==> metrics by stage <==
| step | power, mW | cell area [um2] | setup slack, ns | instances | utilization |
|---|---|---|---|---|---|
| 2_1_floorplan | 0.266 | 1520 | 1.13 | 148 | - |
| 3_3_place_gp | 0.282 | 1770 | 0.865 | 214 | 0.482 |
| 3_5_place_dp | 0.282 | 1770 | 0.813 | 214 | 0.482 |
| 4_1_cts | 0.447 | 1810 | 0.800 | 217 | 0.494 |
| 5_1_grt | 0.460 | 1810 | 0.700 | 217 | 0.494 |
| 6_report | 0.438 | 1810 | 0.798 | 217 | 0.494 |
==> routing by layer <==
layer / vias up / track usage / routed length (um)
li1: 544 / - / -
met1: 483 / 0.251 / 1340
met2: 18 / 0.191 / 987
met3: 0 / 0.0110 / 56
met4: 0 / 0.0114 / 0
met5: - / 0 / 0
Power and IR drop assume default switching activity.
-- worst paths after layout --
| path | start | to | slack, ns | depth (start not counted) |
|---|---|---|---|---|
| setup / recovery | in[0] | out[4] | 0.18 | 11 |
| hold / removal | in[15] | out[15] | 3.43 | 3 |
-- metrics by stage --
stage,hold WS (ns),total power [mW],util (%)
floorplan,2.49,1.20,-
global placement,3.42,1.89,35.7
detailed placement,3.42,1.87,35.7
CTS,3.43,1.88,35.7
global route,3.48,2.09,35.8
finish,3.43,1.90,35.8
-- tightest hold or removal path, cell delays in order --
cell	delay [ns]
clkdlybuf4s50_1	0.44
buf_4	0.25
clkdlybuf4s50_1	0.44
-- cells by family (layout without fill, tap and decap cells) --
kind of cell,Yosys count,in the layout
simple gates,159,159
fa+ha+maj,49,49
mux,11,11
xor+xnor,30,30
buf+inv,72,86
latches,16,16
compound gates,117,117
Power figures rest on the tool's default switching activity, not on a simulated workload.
$ cat run.sh
#!/bin/bash
# OpenROAD 26Q1-2900-gdf79404cd8, Yosys 0.63+post, stock flow scripts
make -C /OpenROAD-flow-scripts/flow DESIGN_CONFIG=/design/flow/config.mk WORK_HOME=/design/flow/orfs finish
$ cat config.mk
export PLATFORM = sky130hd
export DESIGN_NAME = one_shot_pulse_gen
export DESIGN_NICKNAME = one_shot_pulse_gen
export VERILOG_FILES = /design/flow/design.v
export SDC_FILE = /design/flow/constraint.sdc
export NUM_CORES = 4
export LEC_CHECK = 1
export CORE_AREA = 10 10 70 70
export DIE_AREA = 0 0 80 80
$ cat constraint.sdc
current_design one_shot_pulse_gen

set clk_period 2.1
set clk_io_pct 0.2

create_clock -name clk0 -period $clk_period [get_ports {i_clk}]

set non_clock_inputs [all_inputs -no_clocks]
set_input_delay [expr $clk_period * $clk_io_pct] -clock clk0 $non_clock_inputs
set_output_delay [expr $clk_period * $clk_io_pct] -clock clk0 [all_outputs]
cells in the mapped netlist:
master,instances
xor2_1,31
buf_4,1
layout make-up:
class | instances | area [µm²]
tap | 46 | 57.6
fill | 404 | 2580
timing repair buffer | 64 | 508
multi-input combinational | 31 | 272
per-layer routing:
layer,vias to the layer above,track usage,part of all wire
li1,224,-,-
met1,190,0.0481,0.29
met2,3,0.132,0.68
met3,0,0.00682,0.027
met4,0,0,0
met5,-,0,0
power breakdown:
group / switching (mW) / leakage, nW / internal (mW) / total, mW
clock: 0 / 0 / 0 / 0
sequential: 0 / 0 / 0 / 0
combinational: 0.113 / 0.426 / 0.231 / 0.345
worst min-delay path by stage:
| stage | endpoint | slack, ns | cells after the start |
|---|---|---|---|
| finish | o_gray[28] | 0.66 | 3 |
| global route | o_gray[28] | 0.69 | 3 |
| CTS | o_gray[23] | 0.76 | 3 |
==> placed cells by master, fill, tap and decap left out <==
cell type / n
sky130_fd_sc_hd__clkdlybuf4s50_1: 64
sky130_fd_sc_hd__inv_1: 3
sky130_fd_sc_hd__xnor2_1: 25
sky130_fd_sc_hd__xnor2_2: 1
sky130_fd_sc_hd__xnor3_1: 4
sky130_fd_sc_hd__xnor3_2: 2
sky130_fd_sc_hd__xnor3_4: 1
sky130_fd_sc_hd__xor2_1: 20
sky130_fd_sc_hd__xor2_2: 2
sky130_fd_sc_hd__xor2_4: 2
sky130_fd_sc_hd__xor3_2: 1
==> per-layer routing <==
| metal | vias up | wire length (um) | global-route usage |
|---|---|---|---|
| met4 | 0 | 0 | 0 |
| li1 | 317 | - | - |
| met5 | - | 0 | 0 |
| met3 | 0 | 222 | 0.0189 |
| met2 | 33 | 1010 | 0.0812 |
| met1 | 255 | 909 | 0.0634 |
==> run.sh <==
#!/bin/bash
# OpenROAD 26Q1-2900-gdf79404cd8, Yosys 0.63+post, stock flow scripts
make -C /OpenROAD-flow-scripts/flow DESIGN_CONFIG=/design/flow/config.mk WORK_HOME=/design/flow/orfs finish
==> config.mk <==
export PLATFORM = sky130hd
export DESIGN_NAME = Moore
export DESIGN_NICKNAME = Moore
export VERILOG_FILES = /design/flow/design.v
export SDC_FILE = /design/flow/constraint.sdc
export NUM_CORES = 4
export LEC_CHECK = 1
export CORE_UTILIZATION = 30
==> constraint.sdc <==
current_design Moore

set clk_period 8.2
set clk_io_pct 0.2

create_clock -name clk0 -period $clk_period [get_ports {clk}]

set non_clock_inputs [all_inputs -no_clocks]
set_input_delay [expr $clk_period * $clk_io_pct] -clock clk0 $non_clock_inputs
set_output_delay [expr $clk_period * $clk_io_pct] -clock clk0 [all_outputs]
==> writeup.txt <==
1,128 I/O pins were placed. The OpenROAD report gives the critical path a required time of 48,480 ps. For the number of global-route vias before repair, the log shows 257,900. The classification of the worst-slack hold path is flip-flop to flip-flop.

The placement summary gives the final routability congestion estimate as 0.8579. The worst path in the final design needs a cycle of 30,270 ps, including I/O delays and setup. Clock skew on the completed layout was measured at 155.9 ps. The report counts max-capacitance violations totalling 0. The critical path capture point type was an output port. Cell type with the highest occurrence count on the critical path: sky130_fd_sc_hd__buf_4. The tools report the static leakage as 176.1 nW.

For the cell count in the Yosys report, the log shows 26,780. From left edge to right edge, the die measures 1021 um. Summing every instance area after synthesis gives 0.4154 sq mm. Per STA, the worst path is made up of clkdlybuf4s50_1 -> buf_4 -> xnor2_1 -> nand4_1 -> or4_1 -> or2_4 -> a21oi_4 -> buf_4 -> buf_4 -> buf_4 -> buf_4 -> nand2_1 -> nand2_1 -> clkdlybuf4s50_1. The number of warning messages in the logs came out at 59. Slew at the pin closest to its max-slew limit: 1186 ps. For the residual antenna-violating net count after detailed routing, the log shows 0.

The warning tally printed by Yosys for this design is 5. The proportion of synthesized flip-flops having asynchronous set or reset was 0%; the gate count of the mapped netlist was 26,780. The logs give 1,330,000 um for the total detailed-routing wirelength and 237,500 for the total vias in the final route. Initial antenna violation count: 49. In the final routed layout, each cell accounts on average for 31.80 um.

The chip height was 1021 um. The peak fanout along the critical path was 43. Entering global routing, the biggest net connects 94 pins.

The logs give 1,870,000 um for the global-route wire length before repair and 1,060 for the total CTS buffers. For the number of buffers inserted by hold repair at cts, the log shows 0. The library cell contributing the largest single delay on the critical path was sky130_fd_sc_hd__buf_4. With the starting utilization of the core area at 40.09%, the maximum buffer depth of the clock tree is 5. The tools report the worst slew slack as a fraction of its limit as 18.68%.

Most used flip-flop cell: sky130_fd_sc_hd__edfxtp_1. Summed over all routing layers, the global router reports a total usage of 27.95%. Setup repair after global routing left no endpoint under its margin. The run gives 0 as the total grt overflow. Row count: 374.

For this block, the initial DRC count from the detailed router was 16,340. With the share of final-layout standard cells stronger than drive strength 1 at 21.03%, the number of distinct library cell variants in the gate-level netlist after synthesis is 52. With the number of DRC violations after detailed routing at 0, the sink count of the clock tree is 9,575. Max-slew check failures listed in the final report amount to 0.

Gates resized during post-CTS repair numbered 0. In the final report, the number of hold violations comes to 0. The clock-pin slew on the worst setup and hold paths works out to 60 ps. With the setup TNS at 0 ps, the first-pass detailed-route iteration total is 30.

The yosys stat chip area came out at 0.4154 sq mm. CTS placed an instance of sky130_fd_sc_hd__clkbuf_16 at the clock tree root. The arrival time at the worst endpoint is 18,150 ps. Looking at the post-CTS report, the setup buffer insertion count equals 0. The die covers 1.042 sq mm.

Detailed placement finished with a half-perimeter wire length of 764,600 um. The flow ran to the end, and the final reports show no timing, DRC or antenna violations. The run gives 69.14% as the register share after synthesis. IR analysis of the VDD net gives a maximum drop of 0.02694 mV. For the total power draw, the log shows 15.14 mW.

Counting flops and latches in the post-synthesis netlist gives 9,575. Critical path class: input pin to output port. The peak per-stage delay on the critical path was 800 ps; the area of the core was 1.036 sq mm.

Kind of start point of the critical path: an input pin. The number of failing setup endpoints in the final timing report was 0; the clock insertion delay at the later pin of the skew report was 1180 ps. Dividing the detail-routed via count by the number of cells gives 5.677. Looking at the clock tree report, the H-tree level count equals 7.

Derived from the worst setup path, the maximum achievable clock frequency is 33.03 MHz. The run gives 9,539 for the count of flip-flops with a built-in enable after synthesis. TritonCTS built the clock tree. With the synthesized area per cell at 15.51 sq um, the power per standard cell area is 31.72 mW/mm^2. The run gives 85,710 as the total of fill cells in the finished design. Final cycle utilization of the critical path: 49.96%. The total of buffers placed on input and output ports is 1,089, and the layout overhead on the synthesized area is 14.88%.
interface rvfi_itf(input clk, input rst);
    logic halt;
    logic commit;
    logic [63:0] order;
    logic [31:0] inst;
    logic trap;
    logic [4:0] rs1_addr;
    logic [4:0] rs2_addr;
    logic [31:0] rs1_rdata;
    logic [31:0] rs2_rdata;
    logic load_regfile;
    logic [4:0] rd_addr;
    logic [31:0] rd_wdata;
    logic [31:0] pc_rdata;
    logic [31:0] pc_wdata;
    logic [31:0] mem_addr;
    logic [3:0] mem_rmask;
    logic [3:0] mem_wmask;
    logic [31:0] mem_rdata;
    logic [31:0] mem_wdata;
    logic [15:0] errcode;
endinterface
module global_predictor(
	input clk,
	input rst,
	input logic [9:0] idx,  
	input logic read,  
	output logic predicted_outcome,  
	output logic [9:0] predicted_outcome_idx,
	input logic [9:0] actual_outcome_idx,
	input logic actual_outcome,
	input logic write
	);
logic [9:0] global_shift_reg;
logic [9:0] global_shift_reg_out;
always_comb
	begin
		global_shift_reg_out = global_shift_reg;
	end
always_ff @(posedge clk)
	begin
		if(rst)
			global_shift_reg <= '0;
		else
			begin
			if(write)
				global_shift_reg <= {global_shift_reg[8:0], actual_outcome};
			else
				global_shift_reg <= global_shift_reg;
			end
	end
predictor_table predictor_table(
	.clk(clk),
	.rst(rst),
	.idx(idx ^ global_shift_reg_out),
	.read(read),
	.predicted_outcome(predicted_outcome),
	.actual_outcome(actual_outcome),
	.actual_outcome_idx(actual_outcome_idx),
	.write(write)
);
assign predicted_outcome_idx = idx ^ global_shift_reg_out;
	endmodule: global_predictor
module local_predictor(
	input clk,
	input rst,
	input logic [9:0] idx,  
	input logic read,  
	output logic predicted_outcome,  
	output logic [9:0] predicted_outcome_idx,
	input logic [9:0] actual_outcome_idx,
	input logic actual_outcome,
	input logic write
	);
predictor_table predictor_table(
	.clk(clk),
	.rst(rst),
	.idx(idx),
	.read(read),
	.predicted_outcome(predicted_outcome),
	.actual_outcome(actual_outcome),
	.actual_outcome_idx(actual_outcome_idx),
	.write(write)
);
assign predicted_outcome_idx = idx;
	endmodule: local_predictor
module meta_predictor_table(
	input clk,
	input rst,
	input logic [9:0] idx,  
	input logic read,  
	output logic predicted_outcome,
	input logic global_outcome,
	input logic local_outcome,
	input logic [9:0] actual_outcome_idx,
	input logic write
);
logic [1:0] ptable [1024];
logic [1:0] read_state;
logic [1:0] write_state;
always_comb 
	begin
	write_state = 2'b00;
	read_state = 2'b00;
	predicted_outcome = '0;
	if(read)
		begin
			read_state = ptable[idx];
			predicted_outcome = read_state[1];
		end
	if(write)
			write_state = ptable[actual_outcome_idx];
			if((write_state == 2'b11) && (global_outcome == 1'b1))
				write_state = 2'b11;
			else if((write_state == 2'b11) && (global_outcome == 1'b0) && (local_outcome == 1'b1))
				write_state = 2'b10;
			else if((write_state == 2'b10) && (global_outcome == 1'b1) && (local_outcome == 1'b0))
				write_state = 2'b11;
			else if((write_state == 2'b10) && (global_outcome == 1'b0) && (local_outcome == 1'b1))
				write_state = 2'b01;
			else if((write_state == 2'b01) && (global_outcome == 1'b1) && (local_outcome == 1'b0))
				write_state = 2'b10;
			else if((write_state == 2'b01) && (global_outcome == 1'b0) && (local_outcome == 1'b1))
				write_state = 2'b00;
			else if((write_state == 2'b00) && (global_outcome == 1'b1) && (local_outcome == 1'b0))
				write_state = 2'b01;
			else if((write_state == 2'b00) && (local_outcome == 1'b1))
				write_state = 2'b00;		
			end
always_ff @(posedge clk)
begin
	 if (rst)
    begin
        for (int i=0; i<1024; i=i+1) begin
            ptable[i] <= 2'b01;
        end
    end
	 else
		if(write)
			ptable[actual_outcome_idx] <= write_state;
end
endmodule: meta_predictor_table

> [Task to carry out]
Gather up every line from the listing above in which the word "usage" occurs.

> [Output for this exercise]
layer / vias up / track usage / routed length (um)
layer,vias to the layer above,track usage,part of all wire
| metal | vias up | wire length (um) | global-route usage |
Most used flip-flop cell: sky130_fd_sc_hd__edfxtp_1. Summed over all routing layers, the global router reports a total usage of 27.95%. Setup repair after global routing left no endpoint under its margin. The run gives 0 as the total grt overflow. Row count: 374.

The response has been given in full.